* What the task asks *
Which lines in the records below mention the word "paths"? Copy each one out.

** Opening Given data block **

$ cat src/rtl/apb_reg_responder_pkg.sv
// apb_reg_responder shared types and bus widths.
// Optional wait states: define APB_REG_RESPONDER_WAIT_EN.
package apb_reg_responder_pkg;

  localparam int APB_ADDR_W = 32;
  localparam int APB_DATA_W = 32;
  localparam int APB_STRB_W = 4;
  localparam int WAIT_W     = 4;

  typedef enum logic {
    IDLE,
    ACCESS
  } state_e;

endpackage

$ cat src/rtl/apb_reg_bank.sv
// Register bank: NREGS byte-strobed 32-bit registers,
// one write port and one combinational read port.
module apb_reg_bank
  import apb_reg_responder_pkg::*;
#(
  parameter  int NREGS = 8,
  localparam int IDX_W = (NREGS > 1) ? $clog2(NREGS) : 1
) (
  input  logic                        clk_i,
  input  logic                        rst_ni,
  input  logic                        we_i,
  input  logic [IDX_W-1:0]            wr_idx_i,
  input  logic [APB_STRB_W-1:0]       strb_i,
  input  logic [APB_DATA_W-1:0]       wdata_i,
  input  logic [IDX_W-1:0]            rd_idx_i,
  output logic [APB_DATA_W-1:0]       rdata_o,
  output logic [APB_DATA_W*NREGS-1:0] regs_o
);

  logic [APB_DATA_W-1:0] regs_q [NREGS];

  // Byte-lane writes into the selected register.
  always_ff @(posedge clk_i or negedge rst_ni) begin
    if (!rst_ni) begin
      for (int k = 0; k < NREGS; k++) begin
        regs_q[k] <= '0;
      end
    end else if (we_i) begin
      for (int k = 0; k < NREGS; k++) begin
        for (int b = 0; b < APB_STRB_W; b++) begin
          if (wr_idx_i == IDX_W'(k) && strb_i[b]) begin
            regs_q[k][8*b +: 8] <= wdata_i[8*b +: 8];
          end
        end
      end
    end
  end

  // Read mux; an index past NREGS reads as zero.
  always_comb begin
    rdata_o = '0;
    for (int k = 0; k < NREGS; k++) begin
      if (rd_idx_i == IDX_W'(k)) begin
        rdata_o = regs_q[k];
      end
    end
  end

  for (genvar g = 0; g < NREGS; g++) begin : g_flat
    assign regs_o[APB_DATA_W*g +: APB_DATA_W] = regs_q[g];
  end

endmodule

$ cat src/rtl/apb_reg_responder.sv
// APB completer over a register bank with decode errors.
// Wait states enabled by APB_REG_RESPONDER_WAIT_EN.
module apb_reg_responder
  import apb_reg_responder_pkg::*;
#(
  parameter int               NREGS       = 8,
  parameter logic [31:0]      BASE_ADDR   = 32'h0000_0000,
  parameter int               WAIT_CYCLES = 2
) (
  input  logic                        apb_clk_i,
  input  logic                        apb_resetn_i,
  input  logic [APB_ADDR_W-1:0]       apb_addr_i,
  input  logic                        apb_sel_i,
  input  logic                        apb_enable_i,
  input  logic                        apb_write_i,
  input  logic [APB_STRB_W-1:0]       apb_strb_i,
  input  logic [2:0]                  apb_prot_i,
  input  logic [APB_DATA_W-1:0]       apb_wdata_i,
  output logic                        apb_ready_o,
  output logic [APB_DATA_W-1:0]       apb_rdata_o,
  output logic                        apb_slverr_o,
  output logic [APB_DATA_W*NREGS-1:0] regs_o
);

  localparam int IDX_W = (NREGS > 1) ? $clog2(NREGS) : 1;
  localparam logic [APB_ADDR_W-1:0] SPAN =
    APB_ADDR_W'(4 * NREGS);

  state_e                 state_q, state_d;
  logic [IDX_W-1:0]       idx_q, idx_d;
  logic                   err_q, err_d;
  logic                   wr_q, wr_d;
  logic [APB_DATA_W-1:0]  rdata_q, rdata_d;
  logic [APB_ADDR_W-1:0]  off;
  logic [IDX_W-1:0]       idx_dec;
  logic                   err_dec;
  logic [APB_DATA_W-1:0]  bank_rdata;
  logic                   setup, access_ph;
  logic                   load, clr, we;
  logic                   unused_prot;

`ifdef APB_REG_RESPONDER_WAIT_EN
  logic [WAIT_W-1:0]      cnt_q, cnt_d;
  logic                   dec;
  assign apb_ready_o = (cnt_q == '0);
`else
  assign apb_ready_o = 1'b1;
`endif

  assign unused_prot = ^apb_prot_i;

  assign off     = apb_addr_i - BASE_ADDR;
  assign idx_dec = off[IDX_W+1:2];
  assign err_dec = (apb_addr_i < BASE_ADDR) ||
                   (off >= SPAN) ||
                   (apb_addr_i[1:0] != 2'b00);

  assign setup     = apb_sel_i & ~apb_enable_i;
  assign access_ph = apb_sel_i & apb_enable_i;

  assign we = (state_q == ACCESS) && access_ph &&
              apb_ready_o && wr_q && !err_q;

  assign apb_rdata_o  = rdata_q;
  assign apb_slverr_o = access_ph & apb_ready_o & err_q;

  apb_reg_bank #(
    .NREGS (NREGS)
  ) u_bank (
    .clk_i    (apb_clk_i),
    .rst_ni   (apb_resetn_i),
    .we_i     (we),
    .wr_idx_i (idx_q),
    .strb_i   (apb_strb_i),
    .wdata_i  (apb_wdata_i),
    .rd_idx_i (idx_dec),
    .rdata_o  (bank_rdata),
    .regs_o   (regs_o)
  );

  // State and latched transfer attributes.
  always_ff @(posedge apb_clk_i or negedge apb_resetn_i) begin
    if (!apb_resetn_i) begin
      state_q <= IDLE;
      idx_q   <= '0;
      err_q   <= 1'b0;
      wr_q    <= 1'b0;
      rdata_q <= '0;
`ifdef APB_REG_RESPONDER_WAIT_EN
      cnt_q   <= '0;
`endif
    end else begin
      state_q <= state_d;
      idx_q   <= idx_d;
      err_q   <= err_d;
      wr_q    <= wr_d;
      rdata_q <= rdata_d;
`ifdef APB_REG_RESPONDER_WAIT_EN
      cnt_q   <= cnt_d;
`endif
    end
  end

  // Next state: latch on setup, clear on completion or abort.
  always_comb begin
    load    = 1'b0;
    clr     = 1'b0;
    state_d = state_q;
    idx_d   = idx_q;
    err_d   = err_q;
    wr_d    = wr_q;
    rdata_d = rdata_q;
`ifdef APB_REG_RESPONDER_WAIT_EN
    dec     = 1'b0;
    cnt_d   = cnt_q;
`endif
    unique case (state_q)
      IDLE: begin
        if (setup) load = 1'b1;
      end
      ACCESS: begin
        unique case (1'b1)
          !apb_sel_i:               clr  = 1'b1;
          setup:                    load = 1'b1;
          access_ph && apb_ready_o: clr  = 1'b1;
          default: begin
`ifdef APB_REG_RESPONDER_WAIT_EN
            dec = 1'b1;
`endif
          end
        endcase
      end
      default: clr = 1'b1;
    endcase
    if (load) begin
      state_d = ACCESS;
      idx_d   = idx_dec;
      err_d   = err_dec;
      wr_d    = apb_write_i;
      rdata_d = (apb_write_i || err_dec) ? '0 : bank_rdata;
`ifdef APB_REG_RESPONDER_WAIT_EN
      cnt_d   = WAIT_W'(WAIT_CYCLES);
`endif
    end
    if (clr) begin
      state_d = IDLE;
      err_d   = 1'b0;
      wr_d    = 1'b0;
      rdata_d = '0;
`ifdef APB_REG_RESPONDER_WAIT_EN
      cnt_d   = '0;
`endif
    end
`ifdef APB_REG_RESPONDER_WAIT_EN
    if (dec) cnt_d = cnt_q - 1'b1;
`endif
  end

endmodule

$ cat config.mk
export PLATFORM = sky130hd
export DESIGN_NAME = apb_reg_responder
export DESIGN_NICKNAME = d
export VERILOG_FILES = /design/src/rtl/apb_reg_responder_pkg.sv /design/src/rtl/apb_reg_bank.sv /design/src/rtl/apb_reg_responder.sv
export SDC_FILE = /design/constraint.sdc
export NUM_CORES = 1
export LEC_CHECK = 0
export CORE_ASPECT_RATIO = 1.4
export CORE_MARGIN = 2
export CORE_UTILIZATION = 52
export DETAILED_ROUTE_END_ITERATION = 7
export GPL_TIMING_DRIVEN = 0
export PLACE_DENSITY = 0.86
export SLEW_MARGIN = 20
export SYNTH_ARGS = -nofsm -noshare
export SYNTH_HDL_FRONTEND = slang
export SYNTH_SLANG_ARGS = --single-unit
export TNS_END_PERCENT = 30
$ cat constraint.sdc
create_clock -name apb_clk_i -period 3.8 [get_ports apb_clk_i]
set_input_delay 0.76 -clock apb_clk_i [delete_from_list [all_inputs] [get_ports apb_clk_i]]
set_output_delay 0.76 -clock apb_clk_i [all_outputs]
set_load 0.05 [all_outputs]
==> impl_results.md, run 1 <==
- Largest net degree at the start of global routing: 99
- Synthesis-stage register bit count: 294
- Worst-margin pin slew: 1.21 ns
- Initial core utilization: 52.9%
- Gate power share: 11.3%
- Setup CP Type: in -> out
- Post-Synth Simple-Gate Area: 5.10%
- RSZ-0062 raised after global routing: no
- Hpwl dp: 28,800 um
- Power, Total: 6.86 mW
- Status: finished clean
- Mapped Area: 0.0130 mm2
- CTS H-tree depth: 1
- VDD IR max: 0.397 mV
- # IOs: 366
- Clock Skews: 0.0173 ns
- Final Instance Count excl. Fillers: 1,593
- Slew headroom: 19.2%
- CTS buffer count: 28
- Initial antenna violation count: 2
- DIE AREA: 0.0263 mm2
- DR WL/cell: 26.0 um
- Hold Crit Class: in -> async
- DRT Pass-1 Iters: 5
- Clock share of power: 41.5%
- Post-Synth Adder-Cell Area: 0%
- Total grt overflow: 0
- Setup crit start kind: primary input
- Reg power frac: 47.2%
- Synth unique cells: 39
- P_int: 5.12 mW
- CTS Sinks: 294
- # port buffers: 359
- Warnings, synthesis: 0
- GPL Wtd Cong: 0.811
- Pleak: 8.30 nW
- CTS Root Cell: clkbuf_16
- Routed Antenna Nets: 0
- Largest family of logic cells by synthesized area: multiplexers
- # rows: 68
- Core ar.: 0.0246 mm2
- Max Cap Viol: 0
- CP max FO: 4
- Hold-fix buffers, CTS: 0
- TritonCTS clock tree: yes
- Syn Nets: 942
- Worst Setup End Kind: output pin
- Switching power of the nets: 1.73 mW
- Sequential area share after synthesis: 56.5%
- Tmin final: 3.07 ns
- Area added between synthesis and finish: 38.5%
- Die H: 191 um
- Synthesized instance count: 866
- DP Cell Count: 1,543
- Complex-gate fraction of the synthesized area: 3.80%
- Arrival time worst endpoint: 2.31 ns
- Sum Neg Setup Slack: 0 ns
- Layout cells sized above 1: 31.0%
- Setup-failing EPs final: 0
- Layout Utilization: 73.3%
- Final Hold Viols: 0
- Fmax: 326 MHz
- PwrDens: 381 mW/mm2
- Tot GR Track Use: 31.4%
- Clk buf depth: 3
- Clk_lat worst skew: 0.55 ns
- Number of cells upsized or downsized after cts: 0
- Postcts setup bufs: 0
- Crit share post-route: 80.7%
- Via count: 9,449
- Vias in the first global route: 9,826
- DIE WIDTH: 138 um
- Max-slew violations: 0
- # DRC: 0
- Via-per-instance ratio: 5.93
- Layout Nets: 1,334
- Drt total wl: 41,400 um
- DRT iter0 DRCs: 445
- Syn_area_per_cell: 15.0 um2
- Pre-CTS WS: 0.454 ns
- Post-synthesis mux area share: 33.1%
- Data required time of the critical path: 3.04 ns
- Sw Share: 25.3%
- Setup ws final: 0.733 ns
- Clk pin slew, worst setup/hold paths: 0.06 ns
- First-pass GRT wire length: 60,300 um
- Post-Synth XOR/XNOR Area: 0%
==> flip-flops by register name, indices dropped and copies added, names as in the netlist <==
signal         flops
u_bank.regs_o    256
apb_rdata_o       32
idx_q              3
err_q              1
state_q            1
wr_q               1
==> power groups by stage <==
stage / Combinational (mW) / Clock [mW] / Sequential, mW
final: 0.773 / 2.85 / 3.24
after global routing: 0.814 / 2.99 / 3.24
after CTS: 0.778 / 2.87 / 3.24
after detailed placement: 0.775 / 0 / 3.29
after global placement: 0.753 / 0 / 3.29
after floorplan: 0.207 / 0 / 3.47
==> final timing paths <==
path,slack (ns),cells after the start,from,end
setup / recovery,0.73,3,apb_sel_i,apb_slverr_o
setup reg to reg,1.39,4,err_q,u_bank.regs_o[157]
max in group asynchronous,2.58,3,apb_resetn_i,u_bank.regs_o[106]
min in group apb_clk_i,0.48,2,apb_rdata_o[24],apb_rdata_o[24]
hold reg to reg,0.48,2,apb_rdata_o[24],apb_rdata_o[24]
hold / removal,0.06,1,apb_resetn_i,u_bank.regs_o[27]
==> layout by cell type, fill, tap and decap left out, types with 2 or more instances in the layout <==
cell type	n
clkdlybuf4s50_1	358
clkinv_2	6
mux2_2	248
diode_2	2
nor2b_1	3
nand4_1	2
nor3_2	5
clkbuf_16	29
o211ai_1	8
clkbuf_1	28
a2bb2oi_1	9
o21ai_0	26
a32o_1	10
nor3b_1	5
or2_2	8
mux2_1	16
and3b_1	3
nand2_1	38
nand2b_1	4
mux2i_1	30
nor2_1	3
nand2_2	32
nor4_1	6
a21oi_1	3
buf_16	3
bufinv_16	2
o221ai_1	9
dfrtp_1	294
inv_1	8
buf_2	8
nor3_1	2
buf_1	3
clkbuf_8	7
mux4_2	46
and3_1	2
==> layout make-up <==
class                      count  area, um2
clock inverter                 8       90.1
multi-input combinational    527       5470
inverter                       9       33.8
timing repair buffer         362       3680
sequential                   294       7360
tap                          315        394
fill                        1659       6570
buffer                        36        149
antenna                        2       5.00
clock buffer                  40        837
==> Yosys cell counts <==
cell type	n	area share (%)
nor4b_1	1	0.067
nor2_1	3	0.087
buf_1	3	0.087
a2111oi_0	1	0.067
nand4b_1	1	0.067
o21ai_0	26	1.0
nand3_1	1	0.038
a211oi_1	1	0.058
o21a_1	1	0.058
nor2b_1	3	0.14
or3_1	1	0.048
clkbuf_1	24	0.69
nor3b_1	5	0.29
nand2_1	38	1.1
a2bb2oi_1	9	0.61
nand2_2	32	1.5
clkinv_1	1	0.029
mux2i_1	30	2.3
or2_2	8	0.38
nand2b_1	4	0.19
conb_1	1	0.029
nor3_2	5	0.38
dfrtp_1	294	57
inv_1	8	0.23
and3_1	2	0.096
buf_2	8	0.31
mux2_2	248	21
o221ai_1	9	0.61
a21oi_1	3	0.12
o31ai_1	1	0.058
nor3_1	2	0.077
buf_4	1	0.058
nor4_1	6	0.29
o211ai_1	8	0.46
nand4_1	2	0.096
a32o_1	10	0.77
mux4_2	46	8.0
and3b_1	3	0.20
mux2_1	16	1.4
==> cell families after synthesis <==
| group | count (synthesis) |
|---|---|
| flops | 294 |
| simple gates | 117 |
| mux | 340 |
| compound gates | 69 |
| other cells | 1 |
| buf+inv | 45 |
==> layer usage <==
metal / vias up / global-route usage, % / wire length (um)
met2: 402 / 53.4 / 21100
met5: - / 0 / 0
met3: 123 / 6.23 / 2880
met4: 0 / 16.0 / 2290
li1: 4019 / - / -
met1: 4905 / 37.6 / 15100
==> critical path: stages <==
cell	delay, ns
clkdlybuf4s50_1	0.55
and3_1	0.19
clkdlybuf4s50_1	0.80
==> metrics by stage <==
step	instance area, um2	hold slack (ns)
6_report	18000	0.0609
3_5_place_dp	17100	0.471
3_3_place_gp	17000	0.463
4_1_cts	18000	0.0608
2_1_floorplan	13000	0.464
5_1_grt	18000	0.0687
Power figures use the tool's default switching activity.
==> run 2, diff against run 1 <==
--- a/config.mk
+++ b/config.mk
@@ -7,10 +7,10 @@
 export LEC_CHECK = 0
 export CORE_ASPECT_RATIO = 1.4
 export CORE_MARGIN = 2
-export CORE_UTILIZATION = 52
+export CORE_UTILIZATION = 48
 export DETAILED_ROUTE_END_ITERATION = 7
 export GPL_TIMING_DRIVEN = 0
-export PLACE_DENSITY = 0.86
+export PLACE_DENSITY = 0.8
 export SLEW_MARGIN = 20
 export SYNTH_ARGS = -nofsm -noshare
 export SYNTH_HDL_FRONTEND = slang
==> constraint.sdc (replaced) <==
create_clock -name apb_clk_i -period 3.1 [get_ports apb_clk_i]
set_input_delay 0.62 -clock apb_clk_i [delete_from_list [all_inputs] [get_ports apb_clk_i]]
set_output_delay 0.62 -clock apb_clk_i [all_outputs]
set_load 0.05 [all_outputs]
==> run 2 against run 1 <==
Effect of this change:
- highest routed layer is now met5
- critical endpoint unchanged
- clock skew decreased by 0.0063 ns
- cell area increased by 0.58%
- flip-flop and latch count stayed put
- non-clock buffer count increased by 1
==> impl_results.md, run 2 (synthesis gave the netlist of run 1 again) <==
- Status: finished clean
- Initial core utilization: 48.7%
- First-pass GRT wire length: 61,200 um
- Layout cells sized above 1: 31.2%
- DIE AREA: 0.0285 mm2
- Fill count: 1,915
- DR WL/cell: 25.5 um
- CP max FO: 4
- Largest register FFs: 256
- GPL Wtd Cong: 0.819
- Via-per-instance ratio: 5.66
- Fmax: 356 MHz
- Max-slew violations: 0
- Most frequent cells in the layout: 358 x clkdlybuf4s50_1, 294 x dfrtp_1, 248 x mux2_2, 46 x mux4_2, 38 x nand2_1
- Routed Antenna Nets: 0
- Clk pin slew, worst setup/hold paths: 0.07 ns
- Die H: 199 um
- DRT Pass-1 Iters: 5
- Number of cells upsized or downsized after cts: 0
- Data required time of the critical path: 2.48 ns
- Clk buf depth: 3
- RSZ-0062 raised after global routing: no
- Hpwl dp: 29,200 um
- # DRC: 0
- Crit share post-route: 90.5%
- DRT iter0 DRCs: 348
- DIE WIDTH: 143 um
- Vias in the first global route: 9,853
- # rows: 71
- Commonest non-fill, non-tap cell in the layout: clkdlybuf4s50_1
- Sum Neg Setup Slack: 0 ns
- Clk_lat worst skew: 0.55 ns
- Layout Nets: 1,336
- Area added between synthesis and finish: 39.3%
- Final hold slack: 0.480 ns
- Pre-CTS WS: -0.0518 ns
- Max Cap Viol: 0
- Worst Setup End Kind: output pin
- CTS buffer count: 29
- Setup crit start kind: primary input
- Arrival time worst endpoint: 2.19 ns
- Drt total wl: 42,000 um
- TritonCTS clock tree: yes
- Core ar.: 0.0267 mm2
- Hold Crit Class: reg -> reg
- Tmin final: 2.81 ns
- Design area: 0.0181 mm2
- CTS Sinks: 294
- Largest net degree at the start of global routing: 99
- Total grt overflow: 0
- Final Hold Viols: 0
- ANT cells: 0
- Pleak: 8.32 nW
- CTS Root Cell: clkbuf_16
- Cell area after placement: 0.0171 mm2
- PwrDens: 470 mW/mm2
- Clock Skews: 0.0110 ns
- # IOs: 366
- Tot GR Track Use: 29.4%
- Initial antenna violation count: 2
- Via count: 9,313
- Setup ws final: 0.293 ns
- VDD IR max: 0.473 mV
- Worst-margin pin slew: 1.15 ns
- Slew headroom: 23.5%
- CTS H-tree depth: 1
- Setup-failing EPs final: 0
- # port buffers: 359
- Layout Utilization: 67.8%
- Setup CP Type: in -> out
## run 2: repair_timing
item,4_1_cts,5_1_grt
hold buffers,1,0
endpoints found under the hold margin,29,0
endpoints found under the setup margin,0,0
setup buffers,0,0
## run 2: per-stage QoR
step | total power [mW] | cells
CTS | 8.56 | 1644
global placement | 4.96 | 1590
floorplan | 4.51 | 866
finish | 8.51 | 1644
global route | 8.76 | 1644
detailed placement | 4.99 | 1593
## run 2: layout make-up
class | instances | area (um2) | area share, %
Buffer | 36 | 150 | 0.828
Clock buffer | 42 | 865 | 4.77
Clock inverter | 8 | 98.8 | 0.545
Inverter | 9 | 33.8 | 0.186
Multi-Input combinational cell | 527 | 5470 | 30.2
Sequential cell | 294 | 7360 | 40.6
Tap cell | 365 | 457 | 2.52
Timing Repair Buffer | 363 | 3690 | 20.4
## run 2: worst paths after layout
path / from / to / slack (ns) / cells after the start
worst min register to register: apb_rdata_o[24] / apb_rdata_o[24] / 0.48 / 2
worst max-delay path: apb_sel_i / apb_slverr_o / 0.29 / 3
min in group asynchronous: apb_resetn_i / u_bank.regs_o[90] / 0.53 / 2
worst max register to register: idx_q[2] / u_bank.regs_o[159] / 0.67 / 4
worst min-delay path: apb_rdata_o[24] / apb_rdata_o[24] / 0.48 / 2
max in group asynchronous: apb_resetn_i / u_bank.regs_o[11] / 1.43 / 4
## run 2: critical path, stage by stage
cell	delay, ns
clkdlybuf4s50_1	0.55
and3_1	0.20
clkdlybuf4s50_1	0.81
## run 2: per-layer routing
layer	routed length, um	vias to the layer above	global-route usage (%)
li1	-	4012	-
met1	15600	4833	35.2
met3	2510	101	4.57
met2	21900	363	52.2
met4	1920	4	12.8
met5	27	-	0
## run 2: power by group
| part | internal [mW] | switching, mW |
|---|---|---|
| Sequential | 3.91 | 0.0550 |
| Combinational | 0.345 | 0.606 |
| Clock | 2.09 | 1.50 |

** Closing Given data block **

* Answer to this problem *
- Clk pin slew, worst setup/hold paths: 0.06 ns
==> final timing paths <==
- Clk pin slew, worst setup/hold paths: 0.07 ns
## run 2: worst paths after layout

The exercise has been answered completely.